*ASSIGNMENT*
The lines from the top of the data down to the line with "In this exercise" should be repeated exactly, both ends included.

*INPUT DATA*
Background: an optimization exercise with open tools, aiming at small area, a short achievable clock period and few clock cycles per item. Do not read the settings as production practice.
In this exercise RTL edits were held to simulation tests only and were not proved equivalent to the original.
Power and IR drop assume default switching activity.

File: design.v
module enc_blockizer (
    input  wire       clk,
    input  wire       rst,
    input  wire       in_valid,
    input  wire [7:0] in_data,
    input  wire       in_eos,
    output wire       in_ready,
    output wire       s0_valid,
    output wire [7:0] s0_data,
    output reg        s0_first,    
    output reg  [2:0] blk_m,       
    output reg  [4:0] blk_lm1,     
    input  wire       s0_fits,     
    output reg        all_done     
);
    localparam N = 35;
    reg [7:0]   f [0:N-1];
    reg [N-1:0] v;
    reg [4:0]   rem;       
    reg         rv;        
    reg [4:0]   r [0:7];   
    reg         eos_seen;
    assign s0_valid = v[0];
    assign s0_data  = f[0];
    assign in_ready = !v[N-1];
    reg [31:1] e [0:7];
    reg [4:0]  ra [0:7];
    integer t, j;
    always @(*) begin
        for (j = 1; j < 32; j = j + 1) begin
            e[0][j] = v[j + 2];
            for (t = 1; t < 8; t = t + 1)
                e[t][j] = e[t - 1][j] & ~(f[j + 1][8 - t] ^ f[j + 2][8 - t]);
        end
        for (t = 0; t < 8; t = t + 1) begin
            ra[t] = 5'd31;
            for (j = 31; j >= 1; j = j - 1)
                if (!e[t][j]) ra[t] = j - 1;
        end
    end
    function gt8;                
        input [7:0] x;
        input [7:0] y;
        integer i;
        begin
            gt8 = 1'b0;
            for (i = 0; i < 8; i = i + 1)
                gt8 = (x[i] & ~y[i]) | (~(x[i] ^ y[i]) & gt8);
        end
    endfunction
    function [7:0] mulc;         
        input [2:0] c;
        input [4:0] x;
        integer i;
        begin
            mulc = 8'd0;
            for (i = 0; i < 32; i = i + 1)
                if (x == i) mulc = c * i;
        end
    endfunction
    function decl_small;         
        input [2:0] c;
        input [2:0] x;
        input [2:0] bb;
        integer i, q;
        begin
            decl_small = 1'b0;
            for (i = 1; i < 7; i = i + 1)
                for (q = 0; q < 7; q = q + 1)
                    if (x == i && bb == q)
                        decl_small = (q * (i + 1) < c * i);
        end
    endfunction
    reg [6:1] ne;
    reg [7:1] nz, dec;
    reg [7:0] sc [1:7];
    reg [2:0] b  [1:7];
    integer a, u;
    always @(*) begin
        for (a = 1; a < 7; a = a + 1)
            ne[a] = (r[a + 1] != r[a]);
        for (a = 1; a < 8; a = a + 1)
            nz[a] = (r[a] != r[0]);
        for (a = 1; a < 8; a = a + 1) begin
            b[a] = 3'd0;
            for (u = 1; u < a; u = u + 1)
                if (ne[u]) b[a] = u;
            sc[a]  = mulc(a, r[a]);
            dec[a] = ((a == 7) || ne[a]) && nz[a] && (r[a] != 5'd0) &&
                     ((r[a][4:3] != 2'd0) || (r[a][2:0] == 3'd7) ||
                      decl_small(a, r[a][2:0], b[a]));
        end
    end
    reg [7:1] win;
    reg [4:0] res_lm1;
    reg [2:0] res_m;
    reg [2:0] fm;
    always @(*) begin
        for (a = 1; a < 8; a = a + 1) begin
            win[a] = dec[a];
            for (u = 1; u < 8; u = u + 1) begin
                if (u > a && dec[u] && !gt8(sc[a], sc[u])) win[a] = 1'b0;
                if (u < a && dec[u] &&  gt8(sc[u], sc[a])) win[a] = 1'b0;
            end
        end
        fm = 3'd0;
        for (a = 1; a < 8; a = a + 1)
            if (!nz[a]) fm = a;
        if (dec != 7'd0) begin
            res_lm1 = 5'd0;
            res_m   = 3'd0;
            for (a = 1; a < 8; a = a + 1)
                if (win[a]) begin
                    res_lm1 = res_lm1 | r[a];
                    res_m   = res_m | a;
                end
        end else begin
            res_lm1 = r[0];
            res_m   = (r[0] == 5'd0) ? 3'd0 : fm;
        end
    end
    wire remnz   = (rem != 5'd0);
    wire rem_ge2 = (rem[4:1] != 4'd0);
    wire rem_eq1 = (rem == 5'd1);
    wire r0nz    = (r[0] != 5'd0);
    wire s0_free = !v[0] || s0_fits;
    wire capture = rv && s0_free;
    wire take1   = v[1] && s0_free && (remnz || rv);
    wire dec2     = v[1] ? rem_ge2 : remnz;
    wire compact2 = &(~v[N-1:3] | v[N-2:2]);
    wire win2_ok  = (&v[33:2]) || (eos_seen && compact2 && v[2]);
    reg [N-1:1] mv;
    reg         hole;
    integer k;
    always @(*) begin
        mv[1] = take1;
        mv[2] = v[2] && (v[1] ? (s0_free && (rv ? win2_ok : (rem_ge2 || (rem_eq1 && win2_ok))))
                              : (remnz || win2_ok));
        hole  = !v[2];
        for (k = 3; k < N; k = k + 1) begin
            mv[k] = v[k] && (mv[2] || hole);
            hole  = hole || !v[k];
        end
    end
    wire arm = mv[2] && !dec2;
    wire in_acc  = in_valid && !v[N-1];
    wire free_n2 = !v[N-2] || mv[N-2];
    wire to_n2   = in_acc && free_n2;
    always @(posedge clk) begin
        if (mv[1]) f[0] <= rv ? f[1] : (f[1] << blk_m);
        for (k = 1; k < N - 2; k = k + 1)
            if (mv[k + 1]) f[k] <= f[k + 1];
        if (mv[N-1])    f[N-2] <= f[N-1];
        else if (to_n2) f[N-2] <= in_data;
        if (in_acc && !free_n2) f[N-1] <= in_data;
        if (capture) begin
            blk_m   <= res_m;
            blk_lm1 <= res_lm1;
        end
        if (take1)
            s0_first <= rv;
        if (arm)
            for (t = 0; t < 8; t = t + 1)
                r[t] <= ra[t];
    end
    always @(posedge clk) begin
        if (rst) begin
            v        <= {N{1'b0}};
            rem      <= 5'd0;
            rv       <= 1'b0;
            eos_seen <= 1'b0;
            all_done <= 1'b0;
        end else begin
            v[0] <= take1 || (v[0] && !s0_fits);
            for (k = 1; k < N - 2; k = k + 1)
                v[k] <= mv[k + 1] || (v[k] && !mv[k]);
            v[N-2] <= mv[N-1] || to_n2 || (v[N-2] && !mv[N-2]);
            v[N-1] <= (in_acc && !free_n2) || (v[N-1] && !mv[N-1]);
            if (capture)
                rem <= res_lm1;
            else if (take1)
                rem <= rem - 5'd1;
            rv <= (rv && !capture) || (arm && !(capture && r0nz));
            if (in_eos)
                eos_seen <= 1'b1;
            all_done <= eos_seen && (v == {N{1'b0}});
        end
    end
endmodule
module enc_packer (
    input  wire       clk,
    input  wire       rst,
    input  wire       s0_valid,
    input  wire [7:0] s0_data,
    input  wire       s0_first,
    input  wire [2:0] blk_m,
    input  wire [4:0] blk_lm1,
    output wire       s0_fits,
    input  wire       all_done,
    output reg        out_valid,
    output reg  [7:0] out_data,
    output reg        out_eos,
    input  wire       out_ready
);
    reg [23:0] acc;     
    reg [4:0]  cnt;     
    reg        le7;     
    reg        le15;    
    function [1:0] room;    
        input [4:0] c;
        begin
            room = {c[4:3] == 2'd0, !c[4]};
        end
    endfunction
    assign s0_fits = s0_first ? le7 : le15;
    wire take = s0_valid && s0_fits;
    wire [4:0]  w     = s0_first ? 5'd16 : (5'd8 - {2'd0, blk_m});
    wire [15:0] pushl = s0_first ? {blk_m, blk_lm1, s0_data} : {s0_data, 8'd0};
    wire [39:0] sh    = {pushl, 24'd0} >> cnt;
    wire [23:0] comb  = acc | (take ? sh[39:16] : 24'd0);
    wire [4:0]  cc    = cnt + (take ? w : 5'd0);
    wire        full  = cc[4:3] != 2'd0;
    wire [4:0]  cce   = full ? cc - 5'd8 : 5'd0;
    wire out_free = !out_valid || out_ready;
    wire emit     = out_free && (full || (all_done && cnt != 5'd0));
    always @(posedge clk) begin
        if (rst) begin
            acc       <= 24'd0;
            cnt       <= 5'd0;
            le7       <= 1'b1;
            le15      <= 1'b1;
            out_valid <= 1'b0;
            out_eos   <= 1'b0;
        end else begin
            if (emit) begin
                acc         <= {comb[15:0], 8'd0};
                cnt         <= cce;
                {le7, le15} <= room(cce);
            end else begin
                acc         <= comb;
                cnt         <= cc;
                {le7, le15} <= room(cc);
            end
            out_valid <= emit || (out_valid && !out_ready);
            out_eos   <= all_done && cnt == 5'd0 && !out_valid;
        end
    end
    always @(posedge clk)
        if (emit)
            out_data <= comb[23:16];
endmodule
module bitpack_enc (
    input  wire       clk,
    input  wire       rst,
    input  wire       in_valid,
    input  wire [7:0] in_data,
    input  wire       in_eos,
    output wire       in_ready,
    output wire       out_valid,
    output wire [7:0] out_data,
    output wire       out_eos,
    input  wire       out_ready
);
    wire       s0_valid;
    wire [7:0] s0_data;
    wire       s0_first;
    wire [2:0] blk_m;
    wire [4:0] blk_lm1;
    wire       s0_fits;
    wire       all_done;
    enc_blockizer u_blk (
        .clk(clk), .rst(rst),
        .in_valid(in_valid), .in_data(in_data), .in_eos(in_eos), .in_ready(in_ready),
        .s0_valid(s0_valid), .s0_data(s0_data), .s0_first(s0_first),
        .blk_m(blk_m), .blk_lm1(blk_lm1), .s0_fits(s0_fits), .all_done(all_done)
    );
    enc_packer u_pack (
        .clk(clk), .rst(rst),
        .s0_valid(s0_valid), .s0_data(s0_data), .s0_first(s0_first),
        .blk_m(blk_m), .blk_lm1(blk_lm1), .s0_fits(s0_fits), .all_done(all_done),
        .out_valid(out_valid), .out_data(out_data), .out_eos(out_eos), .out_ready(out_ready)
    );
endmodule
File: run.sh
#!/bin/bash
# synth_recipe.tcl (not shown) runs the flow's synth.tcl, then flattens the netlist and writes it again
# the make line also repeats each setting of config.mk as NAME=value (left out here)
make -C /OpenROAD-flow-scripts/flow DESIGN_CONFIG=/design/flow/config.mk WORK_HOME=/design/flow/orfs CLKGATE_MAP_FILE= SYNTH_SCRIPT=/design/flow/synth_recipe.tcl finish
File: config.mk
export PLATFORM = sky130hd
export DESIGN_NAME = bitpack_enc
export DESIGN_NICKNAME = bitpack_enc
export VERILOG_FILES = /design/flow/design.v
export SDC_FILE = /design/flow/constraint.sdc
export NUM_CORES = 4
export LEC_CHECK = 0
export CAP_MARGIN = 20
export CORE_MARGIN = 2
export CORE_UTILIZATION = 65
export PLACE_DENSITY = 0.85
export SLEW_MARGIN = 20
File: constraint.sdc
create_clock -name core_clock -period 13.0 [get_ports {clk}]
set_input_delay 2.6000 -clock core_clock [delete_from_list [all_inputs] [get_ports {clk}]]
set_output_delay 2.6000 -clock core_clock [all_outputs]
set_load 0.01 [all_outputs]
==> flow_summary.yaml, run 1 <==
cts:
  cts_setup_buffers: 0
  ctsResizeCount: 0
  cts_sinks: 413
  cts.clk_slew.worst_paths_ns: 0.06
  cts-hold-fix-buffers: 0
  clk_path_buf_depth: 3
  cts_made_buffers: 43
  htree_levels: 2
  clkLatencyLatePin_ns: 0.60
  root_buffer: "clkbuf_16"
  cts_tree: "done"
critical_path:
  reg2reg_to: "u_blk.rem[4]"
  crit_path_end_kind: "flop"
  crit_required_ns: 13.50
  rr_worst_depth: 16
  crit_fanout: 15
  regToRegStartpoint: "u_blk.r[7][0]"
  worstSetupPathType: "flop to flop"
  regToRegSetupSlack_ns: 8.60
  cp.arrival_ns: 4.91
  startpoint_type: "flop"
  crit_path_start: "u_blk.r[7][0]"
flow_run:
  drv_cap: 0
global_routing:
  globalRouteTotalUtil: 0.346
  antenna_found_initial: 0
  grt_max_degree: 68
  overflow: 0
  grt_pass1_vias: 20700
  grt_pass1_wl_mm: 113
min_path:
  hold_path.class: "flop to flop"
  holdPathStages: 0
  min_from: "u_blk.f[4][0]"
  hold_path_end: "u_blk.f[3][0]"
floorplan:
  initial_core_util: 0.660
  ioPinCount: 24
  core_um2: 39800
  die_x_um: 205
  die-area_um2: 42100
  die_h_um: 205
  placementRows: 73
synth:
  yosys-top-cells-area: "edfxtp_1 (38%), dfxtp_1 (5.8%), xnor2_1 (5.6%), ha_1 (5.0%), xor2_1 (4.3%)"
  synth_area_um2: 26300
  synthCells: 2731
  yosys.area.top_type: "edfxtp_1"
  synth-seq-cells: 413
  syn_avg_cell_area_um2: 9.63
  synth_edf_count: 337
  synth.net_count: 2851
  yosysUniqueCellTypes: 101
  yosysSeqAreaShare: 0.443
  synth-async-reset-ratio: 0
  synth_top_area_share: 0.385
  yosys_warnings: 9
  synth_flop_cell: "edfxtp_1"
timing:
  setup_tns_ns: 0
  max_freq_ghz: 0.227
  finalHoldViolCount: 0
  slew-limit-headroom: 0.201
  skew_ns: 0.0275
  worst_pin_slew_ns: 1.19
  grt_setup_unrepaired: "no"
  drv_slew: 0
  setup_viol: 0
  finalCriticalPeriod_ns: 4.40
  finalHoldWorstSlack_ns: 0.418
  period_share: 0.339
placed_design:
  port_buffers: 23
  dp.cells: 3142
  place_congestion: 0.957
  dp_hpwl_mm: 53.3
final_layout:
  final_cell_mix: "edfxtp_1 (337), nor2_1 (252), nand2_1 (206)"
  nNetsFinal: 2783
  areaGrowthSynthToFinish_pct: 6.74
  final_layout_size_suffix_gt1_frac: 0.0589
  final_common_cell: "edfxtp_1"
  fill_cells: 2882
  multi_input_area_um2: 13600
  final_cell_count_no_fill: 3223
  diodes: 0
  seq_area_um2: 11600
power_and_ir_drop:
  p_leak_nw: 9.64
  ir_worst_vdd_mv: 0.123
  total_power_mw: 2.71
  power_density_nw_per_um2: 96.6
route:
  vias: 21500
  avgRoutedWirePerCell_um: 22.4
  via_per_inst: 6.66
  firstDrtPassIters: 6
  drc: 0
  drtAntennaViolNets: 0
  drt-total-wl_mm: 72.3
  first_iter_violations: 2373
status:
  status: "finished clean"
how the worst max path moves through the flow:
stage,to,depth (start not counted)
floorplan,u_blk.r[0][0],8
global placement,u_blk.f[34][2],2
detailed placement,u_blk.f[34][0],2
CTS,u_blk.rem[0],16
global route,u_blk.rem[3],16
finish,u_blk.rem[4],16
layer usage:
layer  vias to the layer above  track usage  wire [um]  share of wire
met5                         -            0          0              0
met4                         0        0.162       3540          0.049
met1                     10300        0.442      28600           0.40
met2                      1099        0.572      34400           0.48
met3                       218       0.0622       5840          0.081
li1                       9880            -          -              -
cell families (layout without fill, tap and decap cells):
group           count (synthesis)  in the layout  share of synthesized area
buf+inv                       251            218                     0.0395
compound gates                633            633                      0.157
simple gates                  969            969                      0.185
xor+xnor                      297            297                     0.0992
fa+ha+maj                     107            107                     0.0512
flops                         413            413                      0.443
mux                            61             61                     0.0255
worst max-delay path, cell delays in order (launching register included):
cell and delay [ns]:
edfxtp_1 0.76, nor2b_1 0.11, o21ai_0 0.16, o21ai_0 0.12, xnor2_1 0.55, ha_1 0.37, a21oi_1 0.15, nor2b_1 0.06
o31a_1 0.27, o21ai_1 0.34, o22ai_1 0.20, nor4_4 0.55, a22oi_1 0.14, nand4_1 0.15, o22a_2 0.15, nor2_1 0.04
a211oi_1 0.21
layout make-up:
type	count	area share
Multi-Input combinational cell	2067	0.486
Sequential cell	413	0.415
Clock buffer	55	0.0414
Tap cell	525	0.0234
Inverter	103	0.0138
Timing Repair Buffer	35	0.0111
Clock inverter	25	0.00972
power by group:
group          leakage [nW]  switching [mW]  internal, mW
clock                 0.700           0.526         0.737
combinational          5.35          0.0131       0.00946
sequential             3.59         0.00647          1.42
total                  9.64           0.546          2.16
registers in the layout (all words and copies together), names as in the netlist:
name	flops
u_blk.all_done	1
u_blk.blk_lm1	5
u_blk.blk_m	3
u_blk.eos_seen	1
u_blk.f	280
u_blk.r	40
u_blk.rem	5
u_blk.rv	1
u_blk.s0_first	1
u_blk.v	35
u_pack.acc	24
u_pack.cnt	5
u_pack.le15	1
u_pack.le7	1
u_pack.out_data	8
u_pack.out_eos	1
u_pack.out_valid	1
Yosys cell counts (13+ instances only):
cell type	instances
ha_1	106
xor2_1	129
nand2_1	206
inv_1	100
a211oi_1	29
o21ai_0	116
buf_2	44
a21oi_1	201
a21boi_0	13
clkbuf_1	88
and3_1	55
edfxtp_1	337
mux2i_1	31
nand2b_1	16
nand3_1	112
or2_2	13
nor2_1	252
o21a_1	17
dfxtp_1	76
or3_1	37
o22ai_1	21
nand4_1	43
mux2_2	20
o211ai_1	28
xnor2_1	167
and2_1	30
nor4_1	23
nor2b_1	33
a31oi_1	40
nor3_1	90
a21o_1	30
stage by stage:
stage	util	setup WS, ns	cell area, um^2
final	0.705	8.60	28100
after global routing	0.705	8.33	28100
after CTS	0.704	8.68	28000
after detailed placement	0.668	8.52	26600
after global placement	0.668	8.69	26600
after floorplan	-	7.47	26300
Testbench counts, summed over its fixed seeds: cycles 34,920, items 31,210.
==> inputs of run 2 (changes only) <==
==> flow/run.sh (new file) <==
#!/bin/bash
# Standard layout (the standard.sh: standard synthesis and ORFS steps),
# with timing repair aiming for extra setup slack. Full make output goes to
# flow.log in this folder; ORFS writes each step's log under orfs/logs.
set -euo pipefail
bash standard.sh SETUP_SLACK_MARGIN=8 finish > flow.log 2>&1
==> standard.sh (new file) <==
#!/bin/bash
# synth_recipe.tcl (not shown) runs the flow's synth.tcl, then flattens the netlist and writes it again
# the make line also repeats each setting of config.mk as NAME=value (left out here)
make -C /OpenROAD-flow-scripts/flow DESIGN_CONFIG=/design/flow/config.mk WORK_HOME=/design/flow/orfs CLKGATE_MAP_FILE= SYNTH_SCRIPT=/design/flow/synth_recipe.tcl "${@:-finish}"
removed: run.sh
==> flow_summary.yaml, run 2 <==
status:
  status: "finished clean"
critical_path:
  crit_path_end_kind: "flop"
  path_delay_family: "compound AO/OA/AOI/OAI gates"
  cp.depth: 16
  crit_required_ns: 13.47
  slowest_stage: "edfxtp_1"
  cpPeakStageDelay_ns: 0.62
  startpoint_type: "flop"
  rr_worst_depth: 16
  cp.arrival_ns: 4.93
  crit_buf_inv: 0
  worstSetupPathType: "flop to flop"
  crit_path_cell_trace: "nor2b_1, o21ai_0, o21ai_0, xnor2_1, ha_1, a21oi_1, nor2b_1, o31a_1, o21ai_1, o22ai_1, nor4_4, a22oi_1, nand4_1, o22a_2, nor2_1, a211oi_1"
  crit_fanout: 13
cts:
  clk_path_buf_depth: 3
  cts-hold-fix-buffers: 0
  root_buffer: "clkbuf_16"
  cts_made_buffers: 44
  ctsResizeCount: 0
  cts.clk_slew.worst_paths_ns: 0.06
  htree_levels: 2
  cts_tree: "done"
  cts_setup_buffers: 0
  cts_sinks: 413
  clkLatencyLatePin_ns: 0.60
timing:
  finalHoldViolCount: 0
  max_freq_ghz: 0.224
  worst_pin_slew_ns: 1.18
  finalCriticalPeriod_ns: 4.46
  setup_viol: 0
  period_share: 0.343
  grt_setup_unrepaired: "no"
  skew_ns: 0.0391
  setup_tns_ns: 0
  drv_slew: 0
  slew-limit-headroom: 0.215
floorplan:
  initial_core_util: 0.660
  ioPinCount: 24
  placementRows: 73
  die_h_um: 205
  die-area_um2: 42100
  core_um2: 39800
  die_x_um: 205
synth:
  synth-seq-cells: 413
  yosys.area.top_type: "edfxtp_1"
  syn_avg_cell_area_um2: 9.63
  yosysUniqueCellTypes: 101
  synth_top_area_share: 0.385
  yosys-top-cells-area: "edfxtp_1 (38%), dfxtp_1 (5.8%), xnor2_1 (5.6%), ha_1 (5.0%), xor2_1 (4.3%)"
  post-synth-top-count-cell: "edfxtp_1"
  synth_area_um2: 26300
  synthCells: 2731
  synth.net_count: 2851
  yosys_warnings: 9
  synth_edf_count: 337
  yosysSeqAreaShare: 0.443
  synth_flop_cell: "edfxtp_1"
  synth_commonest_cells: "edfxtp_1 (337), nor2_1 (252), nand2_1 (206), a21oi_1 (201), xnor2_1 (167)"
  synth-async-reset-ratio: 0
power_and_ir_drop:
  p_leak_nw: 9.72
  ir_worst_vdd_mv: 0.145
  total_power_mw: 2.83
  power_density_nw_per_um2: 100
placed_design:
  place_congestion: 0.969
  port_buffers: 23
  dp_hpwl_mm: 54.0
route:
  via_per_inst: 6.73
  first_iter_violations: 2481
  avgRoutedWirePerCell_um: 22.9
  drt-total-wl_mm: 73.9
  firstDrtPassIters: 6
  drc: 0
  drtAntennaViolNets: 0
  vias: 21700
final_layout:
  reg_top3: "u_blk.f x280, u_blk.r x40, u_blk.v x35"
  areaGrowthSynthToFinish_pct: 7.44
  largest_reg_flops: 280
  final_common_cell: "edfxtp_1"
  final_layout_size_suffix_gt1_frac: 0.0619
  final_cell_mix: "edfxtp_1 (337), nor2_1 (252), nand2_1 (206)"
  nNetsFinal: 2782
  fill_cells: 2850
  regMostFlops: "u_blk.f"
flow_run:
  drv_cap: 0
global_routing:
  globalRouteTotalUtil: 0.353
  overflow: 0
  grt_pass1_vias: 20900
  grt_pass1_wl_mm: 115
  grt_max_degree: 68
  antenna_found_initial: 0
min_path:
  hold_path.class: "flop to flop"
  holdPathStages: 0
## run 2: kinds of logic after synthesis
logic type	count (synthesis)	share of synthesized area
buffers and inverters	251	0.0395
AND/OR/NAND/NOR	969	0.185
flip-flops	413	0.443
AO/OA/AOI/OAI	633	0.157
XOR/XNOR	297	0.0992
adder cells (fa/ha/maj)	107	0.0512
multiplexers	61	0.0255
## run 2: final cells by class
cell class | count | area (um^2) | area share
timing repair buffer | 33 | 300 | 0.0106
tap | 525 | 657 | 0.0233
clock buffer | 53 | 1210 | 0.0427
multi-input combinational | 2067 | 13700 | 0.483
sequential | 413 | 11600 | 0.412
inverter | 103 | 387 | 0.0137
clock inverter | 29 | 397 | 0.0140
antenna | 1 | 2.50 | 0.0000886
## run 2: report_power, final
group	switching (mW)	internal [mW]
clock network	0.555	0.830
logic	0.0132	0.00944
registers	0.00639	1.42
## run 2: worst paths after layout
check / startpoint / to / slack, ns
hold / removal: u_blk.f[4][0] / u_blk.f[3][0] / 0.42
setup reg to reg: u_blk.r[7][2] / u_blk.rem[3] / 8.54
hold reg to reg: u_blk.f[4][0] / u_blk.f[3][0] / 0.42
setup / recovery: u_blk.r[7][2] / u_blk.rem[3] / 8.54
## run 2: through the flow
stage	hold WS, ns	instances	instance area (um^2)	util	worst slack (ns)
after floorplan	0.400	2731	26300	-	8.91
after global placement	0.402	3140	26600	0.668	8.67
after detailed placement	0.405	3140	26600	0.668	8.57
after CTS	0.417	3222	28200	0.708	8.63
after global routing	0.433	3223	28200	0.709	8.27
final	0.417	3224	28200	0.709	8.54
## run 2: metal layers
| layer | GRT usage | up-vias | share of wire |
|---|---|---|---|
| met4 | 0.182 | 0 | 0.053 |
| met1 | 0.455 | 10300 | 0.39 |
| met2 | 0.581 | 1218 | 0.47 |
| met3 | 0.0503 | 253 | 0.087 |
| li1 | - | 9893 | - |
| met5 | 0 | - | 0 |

*RESULT OF THIS EXERCISE*
Background: an optimization exercise with open tools, aiming at small area, a short achievable clock period and few clock cycles per item. Do not read the settings as production practice.
In this exercise RTL edits were held to simulation tests only and were not proved equivalent to the original.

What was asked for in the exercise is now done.